**What you will do**
Narrow the data below down to the lines containing "gates".

Data START

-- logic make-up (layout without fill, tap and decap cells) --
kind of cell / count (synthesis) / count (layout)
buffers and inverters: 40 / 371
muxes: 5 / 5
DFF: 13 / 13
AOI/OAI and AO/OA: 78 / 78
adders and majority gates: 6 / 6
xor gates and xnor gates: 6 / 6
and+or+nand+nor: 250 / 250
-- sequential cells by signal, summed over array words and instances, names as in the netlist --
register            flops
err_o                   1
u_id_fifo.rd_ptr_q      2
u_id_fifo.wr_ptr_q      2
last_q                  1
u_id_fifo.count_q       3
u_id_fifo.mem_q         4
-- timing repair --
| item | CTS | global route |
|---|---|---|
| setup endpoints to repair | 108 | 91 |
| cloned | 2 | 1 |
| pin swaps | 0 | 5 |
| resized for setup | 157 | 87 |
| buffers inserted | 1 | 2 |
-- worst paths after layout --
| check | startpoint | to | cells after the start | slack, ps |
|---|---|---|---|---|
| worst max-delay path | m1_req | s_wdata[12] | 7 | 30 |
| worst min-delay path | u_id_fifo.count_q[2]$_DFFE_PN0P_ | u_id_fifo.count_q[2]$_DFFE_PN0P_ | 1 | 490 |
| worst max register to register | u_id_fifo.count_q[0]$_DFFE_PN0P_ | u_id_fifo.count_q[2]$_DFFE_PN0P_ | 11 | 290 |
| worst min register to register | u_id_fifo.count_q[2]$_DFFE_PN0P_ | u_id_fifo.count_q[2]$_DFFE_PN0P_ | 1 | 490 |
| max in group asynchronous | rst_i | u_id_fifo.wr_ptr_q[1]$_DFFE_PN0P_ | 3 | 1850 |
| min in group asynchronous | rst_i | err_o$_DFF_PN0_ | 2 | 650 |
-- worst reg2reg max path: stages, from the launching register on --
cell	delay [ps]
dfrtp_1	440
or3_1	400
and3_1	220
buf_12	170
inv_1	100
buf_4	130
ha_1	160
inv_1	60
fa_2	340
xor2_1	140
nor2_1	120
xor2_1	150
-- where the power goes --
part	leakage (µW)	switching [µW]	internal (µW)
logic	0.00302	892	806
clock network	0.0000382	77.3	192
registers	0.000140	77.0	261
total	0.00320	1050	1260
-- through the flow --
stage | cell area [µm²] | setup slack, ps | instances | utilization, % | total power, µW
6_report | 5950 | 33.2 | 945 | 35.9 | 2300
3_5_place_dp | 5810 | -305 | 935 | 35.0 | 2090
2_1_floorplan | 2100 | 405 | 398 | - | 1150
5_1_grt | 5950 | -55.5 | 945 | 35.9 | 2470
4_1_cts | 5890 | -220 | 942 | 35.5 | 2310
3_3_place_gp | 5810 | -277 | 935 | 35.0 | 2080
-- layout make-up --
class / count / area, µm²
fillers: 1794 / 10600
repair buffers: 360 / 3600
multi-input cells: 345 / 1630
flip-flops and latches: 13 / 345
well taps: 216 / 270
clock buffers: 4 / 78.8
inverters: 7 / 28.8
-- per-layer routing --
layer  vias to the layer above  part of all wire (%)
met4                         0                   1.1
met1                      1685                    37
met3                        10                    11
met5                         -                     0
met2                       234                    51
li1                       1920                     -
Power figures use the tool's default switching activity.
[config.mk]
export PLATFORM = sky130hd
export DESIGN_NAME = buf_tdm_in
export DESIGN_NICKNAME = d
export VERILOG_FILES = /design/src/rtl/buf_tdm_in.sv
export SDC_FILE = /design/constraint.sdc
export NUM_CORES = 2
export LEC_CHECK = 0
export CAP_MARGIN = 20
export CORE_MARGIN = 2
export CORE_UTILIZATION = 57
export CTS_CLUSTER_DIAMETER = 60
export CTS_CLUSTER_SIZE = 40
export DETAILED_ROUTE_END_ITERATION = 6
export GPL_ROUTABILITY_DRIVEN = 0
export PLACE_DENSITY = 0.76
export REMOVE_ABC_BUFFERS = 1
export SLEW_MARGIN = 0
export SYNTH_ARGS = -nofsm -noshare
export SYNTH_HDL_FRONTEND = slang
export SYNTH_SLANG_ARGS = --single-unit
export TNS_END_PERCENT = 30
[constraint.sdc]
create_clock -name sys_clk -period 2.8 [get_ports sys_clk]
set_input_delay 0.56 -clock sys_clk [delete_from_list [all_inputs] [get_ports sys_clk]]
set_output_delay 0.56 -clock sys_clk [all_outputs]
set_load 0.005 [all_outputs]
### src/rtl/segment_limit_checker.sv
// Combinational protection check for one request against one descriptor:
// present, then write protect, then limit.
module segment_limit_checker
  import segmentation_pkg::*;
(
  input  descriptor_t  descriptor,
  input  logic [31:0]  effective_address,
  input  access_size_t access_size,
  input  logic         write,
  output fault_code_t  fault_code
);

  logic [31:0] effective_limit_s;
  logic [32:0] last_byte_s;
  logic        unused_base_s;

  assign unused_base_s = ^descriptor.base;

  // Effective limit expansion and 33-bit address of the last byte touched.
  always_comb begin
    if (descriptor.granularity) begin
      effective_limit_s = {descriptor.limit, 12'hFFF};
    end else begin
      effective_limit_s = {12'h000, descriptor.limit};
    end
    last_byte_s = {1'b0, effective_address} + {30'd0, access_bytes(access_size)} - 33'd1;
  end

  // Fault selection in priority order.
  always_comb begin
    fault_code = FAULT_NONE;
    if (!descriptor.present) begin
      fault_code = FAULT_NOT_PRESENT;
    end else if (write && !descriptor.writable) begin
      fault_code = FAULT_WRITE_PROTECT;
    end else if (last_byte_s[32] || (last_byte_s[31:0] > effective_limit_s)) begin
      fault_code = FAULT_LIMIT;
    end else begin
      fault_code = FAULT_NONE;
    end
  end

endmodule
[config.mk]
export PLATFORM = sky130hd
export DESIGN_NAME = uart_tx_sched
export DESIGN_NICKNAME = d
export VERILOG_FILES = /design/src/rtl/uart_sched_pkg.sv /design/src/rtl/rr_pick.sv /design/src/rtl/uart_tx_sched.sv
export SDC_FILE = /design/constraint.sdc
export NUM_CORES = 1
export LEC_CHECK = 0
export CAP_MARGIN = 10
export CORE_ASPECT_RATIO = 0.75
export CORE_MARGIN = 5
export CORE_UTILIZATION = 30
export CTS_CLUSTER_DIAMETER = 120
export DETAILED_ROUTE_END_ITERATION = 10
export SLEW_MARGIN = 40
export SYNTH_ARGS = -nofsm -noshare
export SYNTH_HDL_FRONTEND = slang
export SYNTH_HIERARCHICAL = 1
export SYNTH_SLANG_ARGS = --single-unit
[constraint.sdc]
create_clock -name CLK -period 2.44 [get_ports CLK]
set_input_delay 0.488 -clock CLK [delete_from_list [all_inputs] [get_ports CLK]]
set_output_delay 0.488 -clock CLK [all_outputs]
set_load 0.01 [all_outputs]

Data END

**Solution to this exercise**
adders and majority gates: 6 / 6
xor gates and xnor gates: 6 / 6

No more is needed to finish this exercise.